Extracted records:

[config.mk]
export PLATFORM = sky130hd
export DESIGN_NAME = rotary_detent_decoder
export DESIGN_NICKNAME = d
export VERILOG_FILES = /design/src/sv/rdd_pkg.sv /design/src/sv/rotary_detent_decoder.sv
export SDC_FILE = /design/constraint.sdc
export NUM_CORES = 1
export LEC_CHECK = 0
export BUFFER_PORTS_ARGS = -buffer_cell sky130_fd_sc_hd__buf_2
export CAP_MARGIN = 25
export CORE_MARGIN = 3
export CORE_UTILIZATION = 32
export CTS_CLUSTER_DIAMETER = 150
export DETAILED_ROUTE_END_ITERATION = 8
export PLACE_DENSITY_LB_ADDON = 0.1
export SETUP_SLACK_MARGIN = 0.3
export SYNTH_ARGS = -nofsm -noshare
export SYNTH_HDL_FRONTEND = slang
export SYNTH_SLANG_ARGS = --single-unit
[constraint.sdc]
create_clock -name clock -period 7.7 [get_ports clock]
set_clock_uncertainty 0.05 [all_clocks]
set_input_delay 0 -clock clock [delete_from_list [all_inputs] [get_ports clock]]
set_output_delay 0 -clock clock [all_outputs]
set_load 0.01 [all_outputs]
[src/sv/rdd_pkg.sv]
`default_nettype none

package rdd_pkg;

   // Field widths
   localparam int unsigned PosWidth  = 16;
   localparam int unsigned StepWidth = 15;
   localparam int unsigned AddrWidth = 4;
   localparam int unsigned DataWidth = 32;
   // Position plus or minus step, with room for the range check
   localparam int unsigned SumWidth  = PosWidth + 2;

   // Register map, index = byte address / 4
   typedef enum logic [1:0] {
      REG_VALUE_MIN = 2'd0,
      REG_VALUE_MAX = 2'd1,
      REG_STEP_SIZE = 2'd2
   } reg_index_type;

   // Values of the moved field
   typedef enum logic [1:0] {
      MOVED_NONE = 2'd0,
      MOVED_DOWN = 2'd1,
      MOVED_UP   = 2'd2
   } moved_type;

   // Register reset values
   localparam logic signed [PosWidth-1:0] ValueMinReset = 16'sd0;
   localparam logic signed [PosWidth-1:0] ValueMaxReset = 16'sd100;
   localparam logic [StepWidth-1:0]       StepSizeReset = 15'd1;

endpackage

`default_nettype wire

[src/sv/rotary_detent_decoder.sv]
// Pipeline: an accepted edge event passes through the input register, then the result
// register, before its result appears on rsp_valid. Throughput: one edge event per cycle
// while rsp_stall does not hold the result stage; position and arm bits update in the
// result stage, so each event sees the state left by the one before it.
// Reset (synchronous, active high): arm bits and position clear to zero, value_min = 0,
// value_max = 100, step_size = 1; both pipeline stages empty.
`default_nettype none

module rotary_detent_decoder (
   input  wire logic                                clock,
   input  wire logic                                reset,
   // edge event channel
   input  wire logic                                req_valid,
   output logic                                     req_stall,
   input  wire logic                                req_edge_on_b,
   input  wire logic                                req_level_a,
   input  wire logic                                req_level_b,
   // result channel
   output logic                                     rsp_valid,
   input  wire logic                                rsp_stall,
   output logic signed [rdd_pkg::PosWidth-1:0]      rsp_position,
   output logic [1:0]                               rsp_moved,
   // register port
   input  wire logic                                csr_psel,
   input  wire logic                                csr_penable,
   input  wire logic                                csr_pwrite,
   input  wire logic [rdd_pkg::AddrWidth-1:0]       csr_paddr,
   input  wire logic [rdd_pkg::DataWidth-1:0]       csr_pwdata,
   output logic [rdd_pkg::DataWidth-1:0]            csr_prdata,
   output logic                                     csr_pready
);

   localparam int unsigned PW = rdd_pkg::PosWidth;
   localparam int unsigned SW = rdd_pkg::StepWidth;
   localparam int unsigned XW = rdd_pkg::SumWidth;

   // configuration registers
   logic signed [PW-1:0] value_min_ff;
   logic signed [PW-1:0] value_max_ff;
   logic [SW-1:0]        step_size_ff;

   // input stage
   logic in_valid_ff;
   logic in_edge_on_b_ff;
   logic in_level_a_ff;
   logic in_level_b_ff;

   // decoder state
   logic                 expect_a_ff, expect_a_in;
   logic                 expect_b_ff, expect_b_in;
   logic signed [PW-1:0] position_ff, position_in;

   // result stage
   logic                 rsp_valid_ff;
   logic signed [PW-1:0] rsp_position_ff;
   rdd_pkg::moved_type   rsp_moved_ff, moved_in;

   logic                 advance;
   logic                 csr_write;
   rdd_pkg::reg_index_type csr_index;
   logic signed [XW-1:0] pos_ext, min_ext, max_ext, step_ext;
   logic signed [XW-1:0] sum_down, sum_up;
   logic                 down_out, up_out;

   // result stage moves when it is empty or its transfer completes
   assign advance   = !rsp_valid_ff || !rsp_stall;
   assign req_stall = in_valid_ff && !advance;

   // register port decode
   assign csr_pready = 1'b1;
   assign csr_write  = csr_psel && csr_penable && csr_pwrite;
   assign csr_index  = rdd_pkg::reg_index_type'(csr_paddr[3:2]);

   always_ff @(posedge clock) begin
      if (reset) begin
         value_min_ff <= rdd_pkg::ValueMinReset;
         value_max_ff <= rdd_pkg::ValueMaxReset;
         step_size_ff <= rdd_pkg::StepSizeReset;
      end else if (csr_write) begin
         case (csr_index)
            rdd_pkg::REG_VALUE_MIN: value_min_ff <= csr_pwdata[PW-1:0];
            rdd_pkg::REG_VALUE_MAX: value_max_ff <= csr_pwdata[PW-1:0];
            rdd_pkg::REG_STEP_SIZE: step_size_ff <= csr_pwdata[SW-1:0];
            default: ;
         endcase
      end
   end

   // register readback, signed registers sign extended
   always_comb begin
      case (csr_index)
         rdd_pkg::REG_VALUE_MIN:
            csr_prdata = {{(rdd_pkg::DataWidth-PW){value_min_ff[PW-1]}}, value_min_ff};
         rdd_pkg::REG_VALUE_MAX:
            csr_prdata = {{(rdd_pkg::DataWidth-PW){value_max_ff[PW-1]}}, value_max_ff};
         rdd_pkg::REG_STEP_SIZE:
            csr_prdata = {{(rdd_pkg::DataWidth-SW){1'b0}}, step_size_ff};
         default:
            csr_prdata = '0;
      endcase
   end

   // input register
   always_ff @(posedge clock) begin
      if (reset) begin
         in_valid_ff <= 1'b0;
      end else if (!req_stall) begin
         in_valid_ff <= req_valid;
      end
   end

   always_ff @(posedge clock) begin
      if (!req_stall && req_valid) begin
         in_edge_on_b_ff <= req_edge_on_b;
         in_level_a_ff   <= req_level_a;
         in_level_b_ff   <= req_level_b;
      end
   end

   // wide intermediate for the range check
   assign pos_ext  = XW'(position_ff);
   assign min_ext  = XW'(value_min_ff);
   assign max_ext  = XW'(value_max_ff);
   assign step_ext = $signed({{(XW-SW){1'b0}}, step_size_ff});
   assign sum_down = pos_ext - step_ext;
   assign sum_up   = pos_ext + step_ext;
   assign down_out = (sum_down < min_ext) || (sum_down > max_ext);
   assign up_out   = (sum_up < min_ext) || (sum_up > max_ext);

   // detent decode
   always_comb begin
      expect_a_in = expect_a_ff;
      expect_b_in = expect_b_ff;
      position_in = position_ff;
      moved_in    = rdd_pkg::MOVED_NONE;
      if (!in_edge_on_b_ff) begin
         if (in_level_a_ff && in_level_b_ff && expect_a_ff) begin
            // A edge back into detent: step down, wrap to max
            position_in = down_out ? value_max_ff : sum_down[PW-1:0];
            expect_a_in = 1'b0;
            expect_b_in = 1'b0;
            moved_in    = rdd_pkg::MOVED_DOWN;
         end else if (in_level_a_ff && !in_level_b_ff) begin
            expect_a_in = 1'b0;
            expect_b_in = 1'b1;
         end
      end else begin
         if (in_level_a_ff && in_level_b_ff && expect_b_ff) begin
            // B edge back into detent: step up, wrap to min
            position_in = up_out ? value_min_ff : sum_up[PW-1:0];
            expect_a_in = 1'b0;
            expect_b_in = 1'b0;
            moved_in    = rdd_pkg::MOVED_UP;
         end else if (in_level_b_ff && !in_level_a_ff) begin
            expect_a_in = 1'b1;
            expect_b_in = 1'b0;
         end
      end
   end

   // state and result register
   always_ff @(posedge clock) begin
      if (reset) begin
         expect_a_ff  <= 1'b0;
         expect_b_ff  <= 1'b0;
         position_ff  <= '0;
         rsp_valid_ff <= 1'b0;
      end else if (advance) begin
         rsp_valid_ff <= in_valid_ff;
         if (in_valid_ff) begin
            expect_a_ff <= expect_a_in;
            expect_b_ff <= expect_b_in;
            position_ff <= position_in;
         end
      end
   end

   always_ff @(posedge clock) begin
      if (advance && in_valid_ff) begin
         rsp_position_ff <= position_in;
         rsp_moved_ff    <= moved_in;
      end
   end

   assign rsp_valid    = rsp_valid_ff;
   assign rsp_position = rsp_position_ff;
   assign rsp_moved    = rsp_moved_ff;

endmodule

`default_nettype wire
---
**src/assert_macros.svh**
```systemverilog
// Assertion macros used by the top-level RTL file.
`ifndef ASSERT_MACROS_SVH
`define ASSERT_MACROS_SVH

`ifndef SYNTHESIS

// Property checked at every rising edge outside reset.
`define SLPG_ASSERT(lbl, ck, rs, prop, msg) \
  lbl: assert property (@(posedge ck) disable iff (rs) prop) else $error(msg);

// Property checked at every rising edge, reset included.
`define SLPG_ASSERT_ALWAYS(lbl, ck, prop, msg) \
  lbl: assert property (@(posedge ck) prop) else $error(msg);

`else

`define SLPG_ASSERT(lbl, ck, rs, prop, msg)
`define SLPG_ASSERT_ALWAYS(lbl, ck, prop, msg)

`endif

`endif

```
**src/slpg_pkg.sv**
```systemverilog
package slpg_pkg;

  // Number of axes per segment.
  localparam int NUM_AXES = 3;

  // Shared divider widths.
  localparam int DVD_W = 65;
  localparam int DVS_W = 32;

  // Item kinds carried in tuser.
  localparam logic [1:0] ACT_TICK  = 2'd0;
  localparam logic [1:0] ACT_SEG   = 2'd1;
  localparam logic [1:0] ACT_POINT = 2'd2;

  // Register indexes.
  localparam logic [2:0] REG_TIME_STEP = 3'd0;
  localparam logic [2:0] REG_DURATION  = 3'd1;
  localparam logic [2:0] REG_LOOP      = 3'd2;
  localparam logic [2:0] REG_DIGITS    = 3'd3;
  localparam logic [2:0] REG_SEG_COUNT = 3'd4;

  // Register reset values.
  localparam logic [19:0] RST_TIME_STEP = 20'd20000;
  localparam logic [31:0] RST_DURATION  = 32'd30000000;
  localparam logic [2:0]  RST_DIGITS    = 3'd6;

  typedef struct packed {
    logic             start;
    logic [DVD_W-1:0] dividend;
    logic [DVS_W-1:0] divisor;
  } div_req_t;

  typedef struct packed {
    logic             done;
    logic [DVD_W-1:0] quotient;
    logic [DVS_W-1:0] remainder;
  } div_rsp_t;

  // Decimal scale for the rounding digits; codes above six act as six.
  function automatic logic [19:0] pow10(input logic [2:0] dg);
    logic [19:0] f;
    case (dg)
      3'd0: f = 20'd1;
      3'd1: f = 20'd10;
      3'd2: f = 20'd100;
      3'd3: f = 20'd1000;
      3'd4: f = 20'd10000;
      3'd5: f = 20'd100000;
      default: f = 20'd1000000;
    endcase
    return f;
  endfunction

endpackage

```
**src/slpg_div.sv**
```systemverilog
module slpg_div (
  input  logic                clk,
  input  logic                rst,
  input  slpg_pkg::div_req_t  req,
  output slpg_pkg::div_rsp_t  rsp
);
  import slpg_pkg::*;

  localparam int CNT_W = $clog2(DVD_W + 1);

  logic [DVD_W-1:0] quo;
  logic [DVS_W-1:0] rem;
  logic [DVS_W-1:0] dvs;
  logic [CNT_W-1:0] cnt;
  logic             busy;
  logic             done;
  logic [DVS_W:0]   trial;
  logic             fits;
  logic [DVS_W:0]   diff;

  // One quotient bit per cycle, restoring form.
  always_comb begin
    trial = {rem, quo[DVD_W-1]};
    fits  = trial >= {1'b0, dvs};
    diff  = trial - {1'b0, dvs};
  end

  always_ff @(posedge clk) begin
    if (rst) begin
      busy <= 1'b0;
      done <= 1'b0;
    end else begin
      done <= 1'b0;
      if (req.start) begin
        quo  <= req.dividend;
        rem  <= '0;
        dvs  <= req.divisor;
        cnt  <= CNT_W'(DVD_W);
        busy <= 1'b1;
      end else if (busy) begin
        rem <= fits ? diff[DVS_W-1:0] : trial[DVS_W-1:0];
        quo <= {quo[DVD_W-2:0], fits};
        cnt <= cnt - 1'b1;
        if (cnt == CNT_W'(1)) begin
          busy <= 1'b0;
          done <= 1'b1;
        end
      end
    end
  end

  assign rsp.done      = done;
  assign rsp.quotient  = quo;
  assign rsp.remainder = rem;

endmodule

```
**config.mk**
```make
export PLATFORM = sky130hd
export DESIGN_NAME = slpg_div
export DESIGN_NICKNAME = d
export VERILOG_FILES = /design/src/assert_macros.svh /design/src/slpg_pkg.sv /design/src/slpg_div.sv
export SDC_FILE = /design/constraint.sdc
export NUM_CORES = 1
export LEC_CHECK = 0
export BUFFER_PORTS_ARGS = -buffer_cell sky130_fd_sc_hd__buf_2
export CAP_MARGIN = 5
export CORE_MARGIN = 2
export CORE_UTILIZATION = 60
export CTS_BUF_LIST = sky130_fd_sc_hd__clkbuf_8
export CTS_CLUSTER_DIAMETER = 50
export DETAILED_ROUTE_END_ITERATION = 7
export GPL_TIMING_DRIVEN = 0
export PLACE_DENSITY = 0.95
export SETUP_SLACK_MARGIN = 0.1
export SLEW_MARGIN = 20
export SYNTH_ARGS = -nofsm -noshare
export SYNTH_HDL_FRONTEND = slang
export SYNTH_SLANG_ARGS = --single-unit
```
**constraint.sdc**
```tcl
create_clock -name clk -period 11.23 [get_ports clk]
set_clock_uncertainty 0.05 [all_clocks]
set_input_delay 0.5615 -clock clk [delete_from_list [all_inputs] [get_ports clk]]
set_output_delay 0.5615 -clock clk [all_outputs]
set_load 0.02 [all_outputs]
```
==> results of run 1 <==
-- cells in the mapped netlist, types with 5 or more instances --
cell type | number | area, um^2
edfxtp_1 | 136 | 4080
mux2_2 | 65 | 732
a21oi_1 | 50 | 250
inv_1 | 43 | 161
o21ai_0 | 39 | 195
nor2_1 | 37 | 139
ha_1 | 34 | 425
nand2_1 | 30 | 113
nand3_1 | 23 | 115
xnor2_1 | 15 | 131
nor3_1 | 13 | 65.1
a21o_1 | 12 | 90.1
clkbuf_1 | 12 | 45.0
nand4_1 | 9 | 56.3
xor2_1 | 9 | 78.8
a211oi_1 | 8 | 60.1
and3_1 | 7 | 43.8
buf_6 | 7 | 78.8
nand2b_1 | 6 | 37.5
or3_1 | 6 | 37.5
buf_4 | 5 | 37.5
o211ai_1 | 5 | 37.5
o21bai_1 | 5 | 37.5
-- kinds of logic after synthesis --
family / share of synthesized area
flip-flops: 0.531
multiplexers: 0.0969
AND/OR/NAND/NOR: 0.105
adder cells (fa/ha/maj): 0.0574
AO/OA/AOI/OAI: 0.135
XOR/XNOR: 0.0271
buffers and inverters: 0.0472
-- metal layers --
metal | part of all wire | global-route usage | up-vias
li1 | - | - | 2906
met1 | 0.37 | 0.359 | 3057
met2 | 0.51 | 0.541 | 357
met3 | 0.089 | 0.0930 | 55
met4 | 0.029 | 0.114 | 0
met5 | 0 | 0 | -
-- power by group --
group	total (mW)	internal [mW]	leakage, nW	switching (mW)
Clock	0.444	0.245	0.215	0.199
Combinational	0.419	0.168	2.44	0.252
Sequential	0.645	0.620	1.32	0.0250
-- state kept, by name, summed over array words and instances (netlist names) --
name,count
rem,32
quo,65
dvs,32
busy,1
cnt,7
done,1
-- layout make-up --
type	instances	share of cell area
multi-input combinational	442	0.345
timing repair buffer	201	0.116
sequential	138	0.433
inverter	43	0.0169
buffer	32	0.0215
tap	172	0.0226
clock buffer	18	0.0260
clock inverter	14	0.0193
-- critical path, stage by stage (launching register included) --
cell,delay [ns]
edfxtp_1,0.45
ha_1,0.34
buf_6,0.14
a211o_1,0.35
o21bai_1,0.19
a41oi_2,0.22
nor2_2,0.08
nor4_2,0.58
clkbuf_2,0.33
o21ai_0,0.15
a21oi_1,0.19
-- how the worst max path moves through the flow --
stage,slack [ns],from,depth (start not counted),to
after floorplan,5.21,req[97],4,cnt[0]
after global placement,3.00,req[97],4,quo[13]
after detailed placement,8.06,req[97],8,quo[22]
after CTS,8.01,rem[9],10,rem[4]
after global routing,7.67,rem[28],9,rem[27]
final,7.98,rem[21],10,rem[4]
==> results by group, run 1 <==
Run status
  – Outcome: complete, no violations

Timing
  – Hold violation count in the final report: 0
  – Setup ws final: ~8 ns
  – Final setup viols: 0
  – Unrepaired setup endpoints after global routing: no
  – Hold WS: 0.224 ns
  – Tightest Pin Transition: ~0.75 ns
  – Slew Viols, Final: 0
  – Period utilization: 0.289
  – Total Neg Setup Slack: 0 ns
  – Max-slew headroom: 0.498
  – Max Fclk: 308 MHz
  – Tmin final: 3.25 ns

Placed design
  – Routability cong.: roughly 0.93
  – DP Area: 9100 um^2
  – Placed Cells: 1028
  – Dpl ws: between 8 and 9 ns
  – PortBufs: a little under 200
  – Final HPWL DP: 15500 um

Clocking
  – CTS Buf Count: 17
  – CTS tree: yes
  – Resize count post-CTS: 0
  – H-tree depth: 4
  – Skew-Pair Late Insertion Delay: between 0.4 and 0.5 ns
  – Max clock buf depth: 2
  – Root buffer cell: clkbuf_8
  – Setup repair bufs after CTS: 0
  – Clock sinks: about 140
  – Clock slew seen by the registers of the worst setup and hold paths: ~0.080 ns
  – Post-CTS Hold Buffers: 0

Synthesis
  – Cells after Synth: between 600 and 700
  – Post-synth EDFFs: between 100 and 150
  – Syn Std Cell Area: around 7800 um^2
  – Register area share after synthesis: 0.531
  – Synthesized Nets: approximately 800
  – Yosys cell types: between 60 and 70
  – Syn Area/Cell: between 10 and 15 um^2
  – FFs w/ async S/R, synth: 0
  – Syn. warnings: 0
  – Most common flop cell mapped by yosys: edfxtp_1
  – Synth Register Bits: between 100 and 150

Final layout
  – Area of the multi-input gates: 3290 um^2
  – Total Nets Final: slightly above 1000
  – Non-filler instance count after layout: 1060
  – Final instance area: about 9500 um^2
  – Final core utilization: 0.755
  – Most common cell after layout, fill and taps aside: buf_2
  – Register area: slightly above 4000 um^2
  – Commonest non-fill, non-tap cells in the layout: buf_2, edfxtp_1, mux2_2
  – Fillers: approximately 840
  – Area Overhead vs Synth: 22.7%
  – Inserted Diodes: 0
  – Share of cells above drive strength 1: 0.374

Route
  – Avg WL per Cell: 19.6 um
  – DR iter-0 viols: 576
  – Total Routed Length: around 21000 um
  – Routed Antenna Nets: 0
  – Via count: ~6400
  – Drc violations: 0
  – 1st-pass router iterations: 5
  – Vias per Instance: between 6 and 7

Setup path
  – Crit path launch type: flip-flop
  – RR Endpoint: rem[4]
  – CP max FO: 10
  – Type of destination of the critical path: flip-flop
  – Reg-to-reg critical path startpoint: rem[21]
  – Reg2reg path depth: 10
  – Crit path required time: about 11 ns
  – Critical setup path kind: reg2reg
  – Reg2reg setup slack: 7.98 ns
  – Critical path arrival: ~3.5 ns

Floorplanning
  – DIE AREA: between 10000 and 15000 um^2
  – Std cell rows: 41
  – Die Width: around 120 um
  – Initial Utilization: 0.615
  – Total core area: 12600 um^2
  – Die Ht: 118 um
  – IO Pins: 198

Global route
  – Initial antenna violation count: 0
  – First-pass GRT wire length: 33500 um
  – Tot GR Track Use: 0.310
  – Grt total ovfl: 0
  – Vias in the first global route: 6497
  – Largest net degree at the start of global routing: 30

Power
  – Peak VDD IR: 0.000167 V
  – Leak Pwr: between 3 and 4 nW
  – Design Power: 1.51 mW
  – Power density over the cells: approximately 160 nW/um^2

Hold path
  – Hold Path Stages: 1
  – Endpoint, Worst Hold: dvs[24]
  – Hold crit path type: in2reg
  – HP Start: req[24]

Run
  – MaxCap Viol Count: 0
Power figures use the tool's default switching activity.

§ Your objective
If a line of the entries above includes the word "moves", count it; then state the total and nothing else.

§ Written response
2